Tangherlini's Swedish class is a great example. And he and his colleagues are expanding those language options to incude introductory Norwegian, Finnish, Danish and Icelandic – courses they expect to fill up once offered across other UC campuses. “If we want to leverage the ‘Power of 10’ the way I know we can, it’s not only high enrollment but also the less-commonly taught courses that can really benefit from cross-campus instruction,” he said.
Tools for promoting richer discussion
Meanwhile, instructors of many high-demand classes say they are able to foster richer class discussion using online tools than is possible in a 300-seat lecture hall.
Instructors are able to create interactive exercises woven into the course of instruction, rather than breaking up learning into in-class lectures and out-of-class coursework.
For a UC Berkeley course on literacy that is part of its increasingly popular education minor, instructors have developed a suite of tools that enable students to work to create, curate and discuss material in novel ways.

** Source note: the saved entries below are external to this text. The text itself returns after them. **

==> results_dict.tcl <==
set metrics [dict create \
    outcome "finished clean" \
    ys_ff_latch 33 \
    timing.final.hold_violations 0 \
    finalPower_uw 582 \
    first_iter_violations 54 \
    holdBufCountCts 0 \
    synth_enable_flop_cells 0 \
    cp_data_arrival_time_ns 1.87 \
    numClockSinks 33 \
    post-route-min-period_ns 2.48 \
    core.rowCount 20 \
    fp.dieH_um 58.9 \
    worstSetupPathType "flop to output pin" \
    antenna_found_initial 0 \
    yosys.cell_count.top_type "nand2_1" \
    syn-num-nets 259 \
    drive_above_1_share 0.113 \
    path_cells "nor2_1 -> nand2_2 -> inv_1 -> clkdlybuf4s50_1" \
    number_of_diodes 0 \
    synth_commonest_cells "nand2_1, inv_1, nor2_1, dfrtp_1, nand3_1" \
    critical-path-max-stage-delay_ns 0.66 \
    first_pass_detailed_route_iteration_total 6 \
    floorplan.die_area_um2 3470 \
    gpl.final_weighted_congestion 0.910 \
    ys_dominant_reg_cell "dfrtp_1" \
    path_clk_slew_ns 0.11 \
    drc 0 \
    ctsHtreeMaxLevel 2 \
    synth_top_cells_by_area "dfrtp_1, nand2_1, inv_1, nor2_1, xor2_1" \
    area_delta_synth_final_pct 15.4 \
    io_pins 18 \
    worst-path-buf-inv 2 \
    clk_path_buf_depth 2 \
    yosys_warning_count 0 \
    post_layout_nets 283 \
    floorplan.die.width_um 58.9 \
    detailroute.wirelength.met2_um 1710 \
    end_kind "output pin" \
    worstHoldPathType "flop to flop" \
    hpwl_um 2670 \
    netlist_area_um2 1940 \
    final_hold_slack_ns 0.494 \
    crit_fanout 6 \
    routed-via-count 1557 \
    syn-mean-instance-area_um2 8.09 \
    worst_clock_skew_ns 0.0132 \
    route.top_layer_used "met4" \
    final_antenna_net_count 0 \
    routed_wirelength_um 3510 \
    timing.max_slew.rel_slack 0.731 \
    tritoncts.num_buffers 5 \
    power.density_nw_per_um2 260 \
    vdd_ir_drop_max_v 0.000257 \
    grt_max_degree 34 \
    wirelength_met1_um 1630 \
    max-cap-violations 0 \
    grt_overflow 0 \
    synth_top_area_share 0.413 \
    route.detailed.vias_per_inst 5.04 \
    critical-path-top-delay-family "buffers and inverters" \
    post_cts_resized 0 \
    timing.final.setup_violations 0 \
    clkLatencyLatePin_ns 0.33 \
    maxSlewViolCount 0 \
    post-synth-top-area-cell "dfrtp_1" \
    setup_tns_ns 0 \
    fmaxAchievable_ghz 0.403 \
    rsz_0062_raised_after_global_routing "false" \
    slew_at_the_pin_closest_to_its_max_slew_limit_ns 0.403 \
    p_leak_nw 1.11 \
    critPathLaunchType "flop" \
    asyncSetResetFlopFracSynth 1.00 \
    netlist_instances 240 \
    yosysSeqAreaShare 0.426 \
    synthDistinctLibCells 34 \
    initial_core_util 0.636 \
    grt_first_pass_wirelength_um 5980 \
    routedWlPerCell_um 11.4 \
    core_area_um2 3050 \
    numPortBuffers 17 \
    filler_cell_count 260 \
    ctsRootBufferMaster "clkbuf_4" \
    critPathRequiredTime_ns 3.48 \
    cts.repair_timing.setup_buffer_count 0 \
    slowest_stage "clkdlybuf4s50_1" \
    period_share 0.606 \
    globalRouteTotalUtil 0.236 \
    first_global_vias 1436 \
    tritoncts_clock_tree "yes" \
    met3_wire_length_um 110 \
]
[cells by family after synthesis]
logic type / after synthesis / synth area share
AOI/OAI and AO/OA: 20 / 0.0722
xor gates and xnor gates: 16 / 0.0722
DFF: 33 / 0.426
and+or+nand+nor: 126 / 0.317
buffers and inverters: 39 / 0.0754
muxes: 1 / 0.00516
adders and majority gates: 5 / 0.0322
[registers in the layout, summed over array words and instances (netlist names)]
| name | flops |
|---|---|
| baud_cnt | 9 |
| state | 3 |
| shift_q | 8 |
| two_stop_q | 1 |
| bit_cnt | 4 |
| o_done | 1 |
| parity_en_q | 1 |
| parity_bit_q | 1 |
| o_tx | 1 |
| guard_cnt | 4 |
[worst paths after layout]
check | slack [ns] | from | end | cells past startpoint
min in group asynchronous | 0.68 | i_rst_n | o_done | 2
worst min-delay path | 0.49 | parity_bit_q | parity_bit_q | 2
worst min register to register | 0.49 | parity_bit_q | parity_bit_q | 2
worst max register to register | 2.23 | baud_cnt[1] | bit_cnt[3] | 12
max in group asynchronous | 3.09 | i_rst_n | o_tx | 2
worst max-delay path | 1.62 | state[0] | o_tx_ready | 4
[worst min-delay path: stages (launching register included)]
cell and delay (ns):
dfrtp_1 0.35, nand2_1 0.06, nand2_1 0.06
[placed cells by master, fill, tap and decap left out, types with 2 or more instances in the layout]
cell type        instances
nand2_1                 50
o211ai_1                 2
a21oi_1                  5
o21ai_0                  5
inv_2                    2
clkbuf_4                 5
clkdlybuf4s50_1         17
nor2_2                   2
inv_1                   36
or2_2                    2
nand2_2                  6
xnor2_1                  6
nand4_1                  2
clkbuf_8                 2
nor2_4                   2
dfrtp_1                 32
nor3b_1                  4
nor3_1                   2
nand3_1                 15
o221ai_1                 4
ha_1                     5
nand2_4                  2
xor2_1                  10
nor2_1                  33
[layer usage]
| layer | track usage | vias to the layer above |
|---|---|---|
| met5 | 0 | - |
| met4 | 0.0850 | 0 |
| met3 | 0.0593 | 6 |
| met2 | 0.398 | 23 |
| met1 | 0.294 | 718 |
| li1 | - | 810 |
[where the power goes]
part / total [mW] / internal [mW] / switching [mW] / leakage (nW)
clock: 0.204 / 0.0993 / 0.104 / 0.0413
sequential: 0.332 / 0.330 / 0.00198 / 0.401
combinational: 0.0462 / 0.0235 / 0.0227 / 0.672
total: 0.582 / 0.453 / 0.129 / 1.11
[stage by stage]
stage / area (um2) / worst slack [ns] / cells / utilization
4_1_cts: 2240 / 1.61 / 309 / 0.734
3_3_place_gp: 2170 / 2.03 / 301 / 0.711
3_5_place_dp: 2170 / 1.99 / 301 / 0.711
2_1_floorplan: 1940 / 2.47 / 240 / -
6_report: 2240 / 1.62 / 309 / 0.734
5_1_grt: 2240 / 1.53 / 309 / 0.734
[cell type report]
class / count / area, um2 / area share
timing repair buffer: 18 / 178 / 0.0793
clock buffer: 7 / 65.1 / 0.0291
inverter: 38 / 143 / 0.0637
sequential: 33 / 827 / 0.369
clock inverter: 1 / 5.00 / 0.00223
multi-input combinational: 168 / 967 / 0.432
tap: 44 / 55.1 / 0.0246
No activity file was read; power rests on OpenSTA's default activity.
**config.mk**
```make
export PLATFORM = sky130hd
export DESIGN_NAME = envelope_follower
export DESIGN_NICKNAME = d
export VERILOG_FILES = /design/src/rtl/envelope_follower.sv
export SDC_FILE = /design/constraint.sdc
export NUM_CORES = 1
export LEC_CHECK = 0
export CORE_MARGIN = 5
export CORE_UTILIZATION = 50
export CTS_BUF_LIST = sky130_fd_sc_hd__clkbuf_8
export DETAILED_ROUTE_END_ITERATION = 7
export HOLD_SLACK_MARGIN = 0.03
export PLACE_DENSITY_LB_ADDON = 0.25
export SLEW_MARGIN = 10
export SYNTH_ARGS = -nofsm -noshare
export SYNTH_HDL_FRONTEND = slang
export SYNTH_SLANG_ARGS = --single-unit
```
**constraint.sdc**
```tcl
create_clock -name sample_clock -period 12 [get_ports sample_clock]
set_input_delay 3 -clock sample_clock [delete_from_list [all_inputs] [get_ports sample_clock]]
set_output_delay 3 -clock sample_clock [all_outputs]
set_load 0.1 [all_outputs]
```
**src/rtl/envelope_follower.sv**
```systemverilog
// envelope_follower
//
// Extracts a volume envelope and a gate from a signed audio stream. It is the
// analysis-side partner of the voice envelope/amplifier path.
//
// Each valid sample is rectified and reduced to an 8-bit target level. The
// target is tracked by a 16-bit accumulator with programmable attack and
// release slew. A release hold keeps the level steady for a while before it
// falls. A two-state hysteretic gate is derived from the tracked level.
//
// Pipeline for a sample presented with in_valid in cycle N:
//   N+1  magnitude / target registered
//   N+2  accumulator and level updated, level_valid pulses
//   N+3  gate updated from that level
//
// Ports
//   sample_clock   rising-edge clock for all logic
//   resetn         asynchronous active-low reset, synchronous release
//   in             signed two's-complement audio sample (BITDEPTH bits)
//   in_valid       qualifies in; the pipeline only advances on valid samples
//   attack         attack rate; the accumulator rises by attack+1 per sample
//   release_rate   release rate; the accumulator falls by release_rate+1 per
//                  sample once the hold has expired
//   threshold_on   the gate opens when level >= threshold_on
//   threshold_off  the gate closes when level < threshold_off
//   level          tracked envelope level, unsigned
//   level_valid    one-cycle pulse when level takes a new value
//   gate           hysteretic gate output

module envelope_follower #(
    parameter int BITDEPTH  = 14,
    parameter int LEVELBITS = 8,
    parameter int HOLDBITS  = 8
) (
    input  logic                       sample_clock,
    input  logic                       resetn,
    input  logic signed [BITDEPTH-1:0] in,
    input  logic                       in_valid,
    input  logic [7:0]                 attack,
    input  logic [7:0]                 release_rate,
    input  logic [7:0]                 threshold_on,
    input  logic [7:0]                 threshold_off,
    output logic [LEVELBITS-1:0]       level,
    output logic                       level_valid,
    output logic                       gate
);

    localparam int MAGBITS = BITDEPTH - 1;
    localparam int ACCBITS = LEVELBITS + 8;

    typedef enum logic {
        CLOSED = 1'b0,
        OPEN   = 1'b1
    } gate_state_t;

    // ------------------------------------------------------------------
    // Stage 1: rectification
    // ------------------------------------------------------------------
    logic [BITDEPTH-1:0]  neg_in;
    logic [MAGBITS-1:0]   mag;
    logic                 mag_unused;
    logic [LEVELBITS-1:0] target;
    logic                 stage1_valid;

    assign neg_in = BITDEPTH'(-in);

    // The most negative sample has no positive counterpart in MAGBITS bits.
    // It saturates to full scale instead of wrapping to zero.
    always_comb begin
        mag = in[MAGBITS-1:0];
        if (in[BITDEPTH-1]) begin
            if (in[MAGBITS-1:0] == '0) begin
                mag = '1;
            end else begin
                mag = neg_in[MAGBITS-1:0];
            end
        end
    end

    // Only the top LEVELBITS of the magnitude form the target.
    assign mag_unused = ^mag[MAGBITS-LEVELBITS-1:0];

    always_ff @(posedge sample_clock or negedge resetn) begin
        if (!resetn) begin
            target       <= '0;
            stage1_valid <= 1'b0;
        end else begin
            stage1_valid <= in_valid;
            if (in_valid) begin
                target <= mag[MAGBITS-1 -: LEVELBITS];
            end
        end
    end

    // ------------------------------------------------------------------
    // Stage 2: slew-limited accumulator with release hold
    // ------------------------------------------------------------------
    logic [ACCBITS-1:0]  acc;
    logic [ACCBITS-1:0]  acc_next;
    logic [ACCBITS-1:0]  target_ext;
    logic [ACCBITS:0]    up_sum;
    logic [ACCBITS-1:0]  down_step;
    logic [ACCBITS-1:0]  down_gap;
    logic [HOLDBITS-1:0] hold;
    logic [HOLDBITS-1:0] hold_next;

    assign target_ext = {target, 8'h00};
    assign up_sum     = {1'b0, acc} + (ACCBITS+1)'(attack) + (ACCBITS+1)'(1);
    assign down_step  = ACCBITS'(release_rate) + ACCBITS'(1);
    assign down_gap   = acc - target_ext;

    // The rise is clamped at the target and the fall is clamped at the
    // target. The accumulator therefore never overshoots, so it cannot
    // wrap in either direction.
    always_comb begin
        acc_next  = acc;
        hold_next = hold;
        if (target_ext > acc) begin
            acc_next  = (up_sum > {1'b0, target_ext}) ? target_ext
                                                      : up_sum[ACCBITS-1:0];
            hold_next = '1;
        end else if (target_ext == acc) begin
            hold_next = '1;
        end else if (hold != '0) begin
            hold_next = hold - HOLDBITS'(1);
        end else begin
            acc_next = (down_gap > down_step) ? (acc - down_step) : target_ext;
        end
    end

    always_ff @(posedge sample_clock or negedge resetn) begin
        if (!resetn) begin
            acc         <= '0;
            hold        <= '0;
            level_valid <= 1'b0;
        end else begin
            level_valid <= stage1_valid;
            if (stage1_valid) begin
                acc  <= acc_next;
                hold <= hold_next;
            end
        end
    end

    assign level = acc[ACCBITS-1 -: LEVELBITS];

    // ------------------------------------------------------------------
    // Stage 3: hysteretic gate, evaluated once per fresh level
    // ------------------------------------------------------------------
    gate_state_t gate_state;

    // The two thresholds are compared independently per state. An inverted
    // pair (off above on) therefore still behaves predictably and may
    // toggle the gate on every sample.
    always_ff @(posedge sample_clock or negedge resetn) begin
        if (!resetn) begin
            gate_state <= CLOSED;
            gate       <= 1'b0;
        end else if (level_valid) begin
            case (gate_state)
                CLOSED: begin
                    if (level >= threshold_on) begin
                        gate_state <= OPEN;
                        gate       <= 1'b1;
                    end
                end
                OPEN: begin
                    if (level < threshold_off) begin
                        gate_state <= CLOSED;
                        gate       <= 1'b0;
                    end
                end
                default: begin
                    gate_state <= CLOSED;
                    gate       <= 1'b0;
                end
            endcase
        end
    end

endmodule
```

Student work, along with other reading material and resources, is organized by hashtags in a wide-ranging, searchable “asset library.” Students use whiteboards that incorporate both written and visual content to organize and present their ideas.
As a result of this interactive style of learning, students are not only consuming knowledge but are learning to create it – an important part of the process of becoming an educator, said professor Glynda Hull.
She plans to teach it online from now on because it has been such a successful model. “I really enjoy doing (in-person) lectures, and the feeling of being able to see students’ reaction. I kind of miss that,” she said.
“But my students are getting much more out of the course now. This positions them to be not just consumers of knowledge, but the makers and doers of creating it. The material engages them at a very deep level.”